Fix scale up for model allocations (#115189)

jan-elastic · jan-elastic · commit 8d6248d54422 · 2024-10-21T13:12:58.000+02:00
diff --git a/x-pack/plugin/ml/src/main/java/org/elasticsearch/xpack/ml/autoscaling/MlAutoscalingContext.java b/x-pack/plugin/ml/src/main/java/org/elasticsearch/xpack/ml/autoscaling/MlAutoscalingContext.java
@@ -177,7 +177,7 @@ public boolean isEmpty() {
         return anomalyDetectionTasks.isEmpty()
             && snapshotUpgradeTasks.isEmpty()
             && dataframeAnalyticsTasks.isEmpty()

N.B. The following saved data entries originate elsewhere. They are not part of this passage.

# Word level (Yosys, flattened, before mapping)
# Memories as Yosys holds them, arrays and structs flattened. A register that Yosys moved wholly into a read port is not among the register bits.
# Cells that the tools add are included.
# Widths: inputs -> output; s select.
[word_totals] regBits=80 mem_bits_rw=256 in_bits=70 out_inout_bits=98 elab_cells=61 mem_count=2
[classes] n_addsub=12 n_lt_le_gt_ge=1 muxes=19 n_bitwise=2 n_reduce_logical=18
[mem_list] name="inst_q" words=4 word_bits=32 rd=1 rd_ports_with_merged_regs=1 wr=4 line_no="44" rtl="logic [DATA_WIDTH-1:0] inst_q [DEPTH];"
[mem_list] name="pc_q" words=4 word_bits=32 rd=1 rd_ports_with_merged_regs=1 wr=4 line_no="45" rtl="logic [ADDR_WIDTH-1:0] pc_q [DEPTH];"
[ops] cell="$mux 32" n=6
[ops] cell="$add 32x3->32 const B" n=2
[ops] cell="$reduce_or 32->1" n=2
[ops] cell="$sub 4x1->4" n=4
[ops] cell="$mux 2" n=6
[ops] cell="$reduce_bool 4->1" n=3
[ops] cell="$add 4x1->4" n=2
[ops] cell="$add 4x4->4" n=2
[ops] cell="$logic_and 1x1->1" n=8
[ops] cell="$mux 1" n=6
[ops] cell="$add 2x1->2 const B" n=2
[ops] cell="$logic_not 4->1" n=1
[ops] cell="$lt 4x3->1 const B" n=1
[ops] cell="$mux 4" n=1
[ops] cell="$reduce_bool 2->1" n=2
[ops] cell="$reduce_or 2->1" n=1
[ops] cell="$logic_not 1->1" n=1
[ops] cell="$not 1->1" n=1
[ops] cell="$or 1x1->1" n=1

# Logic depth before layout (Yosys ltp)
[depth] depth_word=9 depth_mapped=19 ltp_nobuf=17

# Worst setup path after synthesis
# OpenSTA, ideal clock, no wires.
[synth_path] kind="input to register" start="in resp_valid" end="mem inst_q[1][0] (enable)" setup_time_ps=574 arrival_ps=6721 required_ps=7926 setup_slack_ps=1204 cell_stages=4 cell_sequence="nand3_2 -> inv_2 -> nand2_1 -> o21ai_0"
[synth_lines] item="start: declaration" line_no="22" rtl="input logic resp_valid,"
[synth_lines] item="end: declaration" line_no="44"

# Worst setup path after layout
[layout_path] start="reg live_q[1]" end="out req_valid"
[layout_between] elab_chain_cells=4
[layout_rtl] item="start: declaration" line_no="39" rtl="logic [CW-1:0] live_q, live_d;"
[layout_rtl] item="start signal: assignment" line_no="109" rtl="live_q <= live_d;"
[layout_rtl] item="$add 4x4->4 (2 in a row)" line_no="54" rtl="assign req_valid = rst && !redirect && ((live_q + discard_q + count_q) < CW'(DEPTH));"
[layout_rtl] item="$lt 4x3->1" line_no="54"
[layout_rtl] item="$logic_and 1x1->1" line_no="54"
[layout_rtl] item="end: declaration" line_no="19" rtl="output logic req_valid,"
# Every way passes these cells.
### src/rtl/pcm_output.sv
// pcm_output: rounds/saturates 65-bit overlap-add samples to signed PCM and buffers them in a small FIFO.
// Optional PCM_OUTPUT_CLIP_COUNT_EN adds out_pcm_clipCount, a saturating count of clipped samples.
module pcm_output #(
    parameter int SHIFT      = 32,
    parameter int OUT_WIDTH  = 16,
    parameter int FIFO_DEPTH = 4
) (
    input  logic                        clk,
    input  logic                        reset,
    input  logic [64:0]                 in_pcm_pcmSample,
    input  logic                        in_pcm_valid,
    output logic                        in_pcm_ready,
    output logic signed [OUT_WIDTH-1:0] out_pcm_sample,
    output logic                        out_pcm_valid,
    input  logic                        out_pcm_ready,
    output logic                        out_pcm_clipped,
    output logic                        out_pcm_underrun,
    output logic [31:0]                 out_pcm_sampleCount
`ifdef PCM_OUTPUT_CLIP_COUNT_EN
    ,
    output logic [15:0]                 out_pcm_clipCount
`endif
);
    localparam int AW = $clog2(FIFO_DEPTH);
    localparam int CW = AW + 1;
    localparam logic signed [65:0] RND     = 66'sd1 <<< (SHIFT - 1);
    localparam logic signed [65:0] SAT_MAX = (66'sd1 <<< (OUT_WIDTH - 1)) - 66'sd1;
    localparam logic signed [65:0] SAT_MIN = -(66'sd1 <<< (OUT_WIDTH - 1));

    typedef enum logic [1:0] {IDLE, STREAM, UNDERRUN} state_t;

    state_t                       state, state_nxt;
    logic [AW-1:0]                wr_ptr, rd_ptr;
    logic [CW-1:0]                count;
    logic signed [OUT_WIDTH-1:0]  mem [FIFO_DEPTH];
    logic signed [65:0]           ext, rounded;
    logic signed [OUT_WIDTH-1:0]  conv;
    logic                         sat, accept, deliver;

    assign in_pcm_ready     = count < CW'(FIFO_DEPTH);
    assign out_pcm_valid    = count != '0;
    assign out_pcm_sample   = mem[rd_ptr];
    assign out_pcm_underrun = state == UNDERRUN;
    assign accept           = in_pcm_valid && in_pcm_ready;
    assign deliver          = out_pcm_valid && out_pcm_ready;

    // round half up, then floor-shift
    assign ext     = $signed({in_pcm_pcmSample[64], in_pcm_pcmSample});
    assign rounded = (ext + RND) >>> SHIFT;
    assign sat     = (rounded > SAT_MAX) || (rounded < SAT_MIN);
    assign conv    = rounded > SAT_MAX ? SAT_MAX[OUT_WIDTH-1:0] :
                     rounded < SAT_MIN ? SAT_MIN[OUT_WIDTH-1:0] : rounded[OUT_WIDTH-1:0];

    always_ff @(posedge clk) begin
        if (accept) mem[wr_ptr] <= conv;
    end

    always_ff @(posedge clk or negedge reset) begin
        if (!reset) begin
            state               <= IDLE;
            wr_ptr              <= '0;
            rd_ptr              <= '0;
            count               <= '0;
            out_pcm_clipped     <= 1'b0;
            out_pcm_sampleCount <= '0;
        end else begin
            state           <= state_nxt;
            out_pcm_clipped <= accept && sat;
            if (accept) wr_ptr <= wr_ptr + AW'(1);
            if (deliver) begin
                rd_ptr              <= rd_ptr + AW'(1);
                out_pcm_sampleCount <= out_pcm_sampleCount + 32'd1;
            end
            if (accept && !deliver) count <= count + CW'(1);
            else if (deliver && !accept) count <= count - CW'(1);
        end
    end

    always_comb begin
        state_nxt = state;
        state_nxt = state == IDLE   ? (accept ? STREAM : IDLE) :
                    state == STREAM ? ((count == '0 && out_pcm_ready && !accept) ? UNDERRUN : STREAM) :
                                      (accept ? STREAM : state);
    end

`ifdef PCM_OUTPUT_CLIP_COUNT_EN
    always_ff @(posedge clk or negedge reset) begin
        if (!reset) out_pcm_clipCount <= '0;
        else if (accept && sat && out_pcm_clipCount != 16'hFFFF) out_pcm_clipCount <= out_pcm_clipCount + 16'd1;
    end
`endif
endmodule

### config.mk
export PLATFORM = sky130hd
export DESIGN_NAME = pcm_output
export DESIGN_NICKNAME = d
export VERILOG_FILES = /design/src/rtl/pcm_output.sv
export SDC_FILE = /design/constraint.sdc
export NUM_CORES = 1
export LEC_CHECK = 0
export CAP_MARGIN = 10
export CORE_ASPECT_RATIO = 0.5
export CORE_UTILIZATION = 30
export CTS_BUF_LIST = sky130_fd_sc_hd__clkbuf_16
export CTS_CLUSTER_SIZE = 30
export DETAILED_ROUTE_END_ITERATION = 10
export HOLD_SLACK_MARGIN = 0.1
export PLACE_DENSITY = 0.5
export SYNTH_ARGS = -nofsm -noshare
export SYNTH_HDL_FRONTEND = slang
export SYNTH_SLANG_ARGS = --single-unit
### constraint.sdc
create_clock -name clk -period 2.85 [get_ports clk]
set_input_delay 0.57 -clock clk [delete_from_list [all_inputs] [get_ports clk]]
set_output_delay 0.57 -clock clk [all_outputs]
set_load 0.05 [all_outputs]
After elaboration in Yosys (flattened, before gate mapping)
Memory sizes are Yosys's and may differ from the RTL's.
Cells that the tools add are included.
{ "totals": {"out_inout_bits": 52, "ram_bits": 64, "register_bits": 42, "inputBits": 69, "memories": 1, "word_cells": 44} }
{ "mem_list": {"columns": ["name", "words", "word_bits", "rd", "rd_clocked_by_memory_dff", "wr", "line_no", "source"], "rows": [
  ["mem", 4, 16, 1, 0, 1, "35", "logic signed [OUT_WIDTH-1:0] mem [FIFO_DEPTH];"]
]} }
{ "classes": {"n_reduce_logical": 15, "eq_ne": 2, "muxes": 11, "order_cmp": 3, "addsub": 6} }
{ "op_table": {"columns": ["op", "n"], "rows": [
  ["adder 65 x 33 -> 66 bit (second input constant)", 1],
  ["> comparator 34 x 16 -> 1 bit (second input constant)", 1],
  ["less-than comparator 34 x 16 -> 1 bit (second input constant)", 1],
  ["adder 32 x 1 -> 32 bit (second input constant)", 1],
  ["2-to-1 mux 16 bit", 2],
  ["2-to-1 mux 2 bit", 4],
  ["logical AND 1 bit", 7],
  ["2-to-1 mux 3 bit", 2],
  ["nonzero test 3 bit", 2],
  ["adder 2 x 1 -> 2 bit (second input constant)", 2],
  ["adder 3 x 1 -> 3 bit (second input constant)", 1],
  ["zero test 3 bit", 1],
  ["less-than comparator 3 bit (second input constant)", 1],
  ["2-to-1 mux 1 bit", 3],
  ["subtractor 3 x 1 -> 3 bit (second input constant)", 1],
  ["equality test 2 x 1 -> 1 bit (second input constant)", 1],
  ["equality test 2 bit (second input constant)", 1],
  ["zero test 1 bit", 2],
  ["zero test 2 bit", 1],
  ["nonzero test 2 bit", 1],
  ["logical OR 1 bit", 1]
]} }

Longest topological paths before layout
{ "logic_depth": {"word_depth": 7, "mapped_depth": 9, "ltp_nobuf": 9} }

Least setup slack after synthesis
No wires, ideal clock.
{ "synth_path": {"kind": "in2reg", "startpoint": "in in_pcm_pcmSample[31]", "endpoint": "mem mem[0][0], data pin", "setup_slack_ps": 117, "stages": 8, "t_arrival_ps": 2465, "required_ps": 2582, "setup_time_ps": 268, "path_buffers": 1, "path_cell_list": "nand4_1 or4_4 or3_1 mux2i_1 o211ai_1 o31ai_4 buf_6 nand2_1"} }
{ "synth_via": {"elab_chain_cells": 4, "word_cells_on_any_way": 5, "classes_between": "add/sub: 1; order compare: 2; mux: 2"} }
{ "synth_lines": {"columns": ["element", "line_no", "source"], "rows": [
  ["from (decl)", "10", "input logic [64:0] in_pcm_pcmSample,"],
  ["adder 65 x 33 -> 66 bit *", "49", "assign rounded = (ext + RND) >>> SHIFT;"],
  ["less-than comparator 34 x 16 -> 1 bit", "52", "rounded < SAT_MIN ? SAT_MIN[OUT_WIDTH-1:0] : rounded[OUT_WIDTH-1:0];"],
  ["2-to-1 mux 16 bit", "52", null],
  ["2-to-1 mux 16 bit *", "51", "assign conv = rounded > SAT_MAX ? SAT_MAX[OUT_WIDTH-1:0] :"],
  ["net conv[0]", "37", "logic signed [OUT_WIDTH-1:0] conv;"],
  ["to (decl)", "35", null]
]} }
Mark *: on every way through the listed nets, which the timed path passes. The rest lies on a longest branch.

Worst setup path after layout
{ "layout_path": {"startpoint": "in in_pcm_pcmSample[63]", "endpoint": "mem mem[2][11], data pin"} }
The elaborated chain is that of the path after synthesis.

==> flow_metrics.py <==
metrics = {
    "critical_path": {
        "arrival_ns": 2.82,
        "rrSetupSlack_ns": 0.66,
        "regToRegStartpoint": "out_pcm_sampleCount[2]",
        "cpPeakStageDelay_ns": 0.53,
        "reg2reg_depth": 7,
        "crit_path_max_fanout": 5,
        "cp_num_buf_inv": 3,
        "worst_setup_path_end_kind": "flip-flop",
        "crit_chain": "clkdlybuf4s50_1, or4bb_1, o311ai_2, and4b_1, a2bb2oi_2, nand4_1, o31ai_4, buf_6, buf_12, o21ai_4",
        "cp.required_ns": 2.93,
        "r2r-end": "out_pcm_sampleCount[22]",
        "start_kind": "input port",
        "crit_start": "in_pcm_pcmSample[63]",
        "cpLargestDelayFamily": "simple AND/OR/NAND/NOR gates",
        "slowest_stage": "or4bb_1",
        "path_class": "in2reg",
    },
    "cts": {
        "h-tree-depth": 3,
        "insertion_delay_ns": 0.34,
        "cts_tree": "built",
        "clockRootBuffer": "clkbuf_16",
        "clock-sinks": 106,
        "cts_hold_buf": 0,
        "cts.clk_slew.worst_paths_ns": 0.07,
        "cts_buffers": 9,
        "clockBufferDepth": 2,
    },
    "timing": {
        "clock-skew-final_ns": 0.0104,
        "period_share": 0.962,
        "setup_viol_count_final": 0,
        "fmax_mhz": 365,
        "hold_viol": 0,
        "slew_violations": 0,
        "relSlewSlack": 0.639,
        "fin_crit_ns": 2.74,
        "fin_tns_setup_ns": 0,
        "tightest_slew_ns": 0.540,
    },
    "power_and_ir_drop": {
        "p_total_mw": 5.50,
        "p_leak_nw": 2.95,
        "pwr_density_cell_nw_per_um2": 727,
        "ir_drop_v": 0.000335,
    },
    "die": {
        "die_w_um": 188,
        "ioPinCount": 121,
        "dieHeight_um": 94.9,
        "die_area_sq_um": 17800,
        "initial_core_util": 0.311,
        "rows": 33,
        "coreArea_sq_um": 16600,
    },
    "synth": {
        "synth_cells": 396,
        "synth_seq_cells": 106,
        "synth_enable_flop_cells": 64,
        "synth_area_sq_um": 5180,
        "syn_area_per_cell_sq_um": 13.1,
        "synth_top_area_share": 0.371,
        "synth_nets": 473,
        "synth_async_sr_flop_share": 0.396,
        "yosys-top-cells-area": "edfxtp_1, dfrtp_1, mux4_2, xnor2_1, xor2_1",
        "seq_area_frac_synth": 0.574,
        "synth_flop_cell": "edfxtp_1",
        "ys_warn_count": 0,
        "yosysTopAreaCell": "edfxtp_1",
        "yosys.cell_types.count": 55,
    },
    "placement": {
        "gp_congestion": 0.907,
        "io_buffers": 89,
        "dp_hpwl_mm": 9.00,
    },
    "drt": {
        "wl_per_cell_um": 14.9,
        "wirelength_mm": 12.2,
        "vias_per_cell": 4.68,
        "drcViolationCount": 0,
        "first_pass_iters": 4,
        "drt.antenna.violating_nets": 0,
        "drtIter0Drc": 132,
        "vias": 3829,
    },
    "outcome": {
        "status": "finished clean",
    },
    "job": {
        "drv_cap": 0,
    },
    "worst_hold_path": {
        "hold_path.class": "in2async",
    },
    "cells_and_area": {
        "num-fill-cells": 1553,
        "finish.utilization": 0.455,
        "area_growth_pct": 46.1,
        "drive_gt1_frac": 0.320,
        "diodes": 0,
        "nNetsFinal": 663,
    },
    "grt": {
        "antenna_found_initial": 0,
        "overflow": 0,
        "grtUsageTotal": 0.144,
        "grt_pass1_wl_mm": 19.8,
        "grt_max_degree": 23,
        "grt_pass1_vias": 3790,
    },
}
==> worst max path at each step <==
stage	to	slack, ns	cells past startpoint
6_report	mem[2][11]	0.11	10
5_1_grt	mem[1][11]	-0.02	12
4_1_cts	mem[3][11]	0.03	10
3_5_place_dp	mem[2][2]	-0.65	9
3_3_place_gp	mem[0][1]	-0.64	9
2_1_floorplan	mem[0][0]	0.12	8
==> placed cells by master (no fill, tap or decap), drive strengths merged, types with 19 or more instances in the layout <==
cell type      count
dfrtp             42
nand3             22
nand4             19
nand2             27
buf              115
edfxtp            64
nor2              29
inv               19
xnor2             37
clkdlybuf4s50     50
==> per-stage QoR <==
| step | worst slack, ns | area, sq um | cells | hold slack (ns) |
|---|---|---|---|---|
| final | 0.107 | 7560 | 818 | 0.189 |
| after detailed placement | -0.651 | 6950 | 792 | 0.460 |
| after global placement | -0.636 | 6950 | 792 | 0.457 |
| after floorplan | 0.117 | 5180 | 396 | 0.274 |
| after global routing | -0.0177 | 7560 | 818 | 0.216 |
| after CTS | 0.0252 | 7410 | 814 | 0.195 |
==> cells in the mapped netlist (2+ instances only) <==
cell      instances
a22oi_1           2
and2_1            4
and3_1            5
and4_1            2
buf_6             2
clkbuf_1          5
dfrtp_1          42
edfxtp_1         64
ha_1              7
inv_1            15
mux2_2            2
mux2i_1           2
mux4_2           16
nand2_1          27
nand2b_1          4
nand3_1          21
nand3b_1          2
nand4_1          17
nand4b_1          2
nor2_1           28
nor3_1           10
nor4_1            8
o211ai_1          2
o21ai_0           8
o21ai_2           9
o311ai_0          2
o31ai_1           4
or3_1             5
xnor2_1          37
xor2_1           17
==> registers in the layout, indices dropped and copies added, names as in the netlist <==
name and cells:
count 3, out_pcm_sampleCount 32, state 2, wr_ptr 2, out_pcm_clipped 1, rd_ptr 2
mem 64
==> metal layers <==
metal,GRT usage,vias up,share of wire
li1,-,1867,-
met4,0.0379,0,0.012
met5,0,-,0
met2,0.243,97,0.48
met3,0.0279,13,0.034
met1,0.190,1852,0.47
==> cell type report <==
class | instances | area (sq um) | area share
Multi-Input combinational cell | 266 | 2300 | 0.304
Timing Repair Buffer | 187 | 1630 | 0.215
Sequential cell | 106 | 2970 | 0.393
Clock buffer | 9 | 225 | 0.0298
Clock inverter | 7 | 92.6 | 0.0122
Inverter | 16 | 60.1 | 0.00794
Tap cell | 227 | 284 | 0.0376
==> power breakdown <==
group	internal, mW	switching, mW	total, mW
sequential	1.88	0.132	2.02
clock	0.706	0.583	1.29
combinational	0.839	1.36	2.20
total	3.43	2.07	5.50
==> kinds of logic after synthesis <==
logic type                 after synthesis  synth area share
and+or+nand+nor                        148             0.160
muxes                                   20            0.0778
buffers and inverters                   24            0.0203
xor gates and xnor gates                54            0.0913
DFF                                    106             0.574
adders and majority gates                8            0.0208
AOI/OAI and AO/OA                       36            0.0551
==> repair_timing <==
item / CTS / global route
endpoints found under the hold margin: 0 / 0
gates resized for setup: 37 / 45
gates cloned: 1 / 0
pin swaps: 12 / 16
setup endpoints to repair: 61 / 61
buffers inserted: 6 / 4
Power figures use the tool's default switching activity.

-            && modelAssignments.isEmpty();
+            && modelAssignments.values().stream().allMatch(assignment -> assignment.getTaskParams().getNumberOfAllocations() == 0);
     }
 
     public List<String> findPartiallyAllocatedModels() {
diff --git a/x-pack/plugin/ml/src/test/java/org/elasticsearch/xpack/ml/autoscaling/MlAutoscalingDeciderServiceTests.java b/x-pack/plugin/ml/src/test/java/org/elasticsearch/xpack/ml/autoscaling/MlAutoscalingDeciderServiceTests.java
@@ -48,6 +48,7 @@
 import static org.elasticsearch.xpack.ml.utils.NativeMemoryCalculator.STATIC_JVM_UPPER_THRESHOLD;
 import static org.hamcrest.Matchers.containsString;
 import static org.hamcrest.Matchers.equalTo;
+import static org.hamcrest.Matchers.greaterThan;
 import static org.hamcrest.Matchers.is;
 import static org.hamcrest.Matchers.nullValue;
 import static org.mockito.ArgumentMatchers.any;
@@ -262,6 +263,116 @@ public void testScale_GivenUndeterminedMemory_ShouldReturnNullCapacity() {
         assertThat(result.requiredCapacity(), is(nullValue()));
     }
 
+    public void testScale_GivenModelWithZeroAllocations() {
+        MlAutoscalingDeciderService service = buildService();
+        service.onMaster();
+
+        ClusterState clusterState = new ClusterState.Builder(new ClusterName("cluster")).metadata(
+            Metadata.builder()
+                .putCustom(
+                    TrainedModelAssignmentMetadata.NAME,
+                    new TrainedModelAssignmentMetadata(
+                        Map.of(
+                            "model-with-zero-allocations",
+                            TrainedModelAssignment.Builder.empty(
+                                new StartTrainedModelDeploymentAction.TaskParams(
+                                    "model-with-zero-allocations",
+                                    "model-with-zero-allocations-deployment",
+                                    400,
+                                    0,
+                                    2,
+                                    100,
+                                    null,
+                                    Priority.NORMAL,
+                                    0L,
+                                    0L
+                                ),
+                                new AdaptiveAllocationsSettings(true, 0, 4)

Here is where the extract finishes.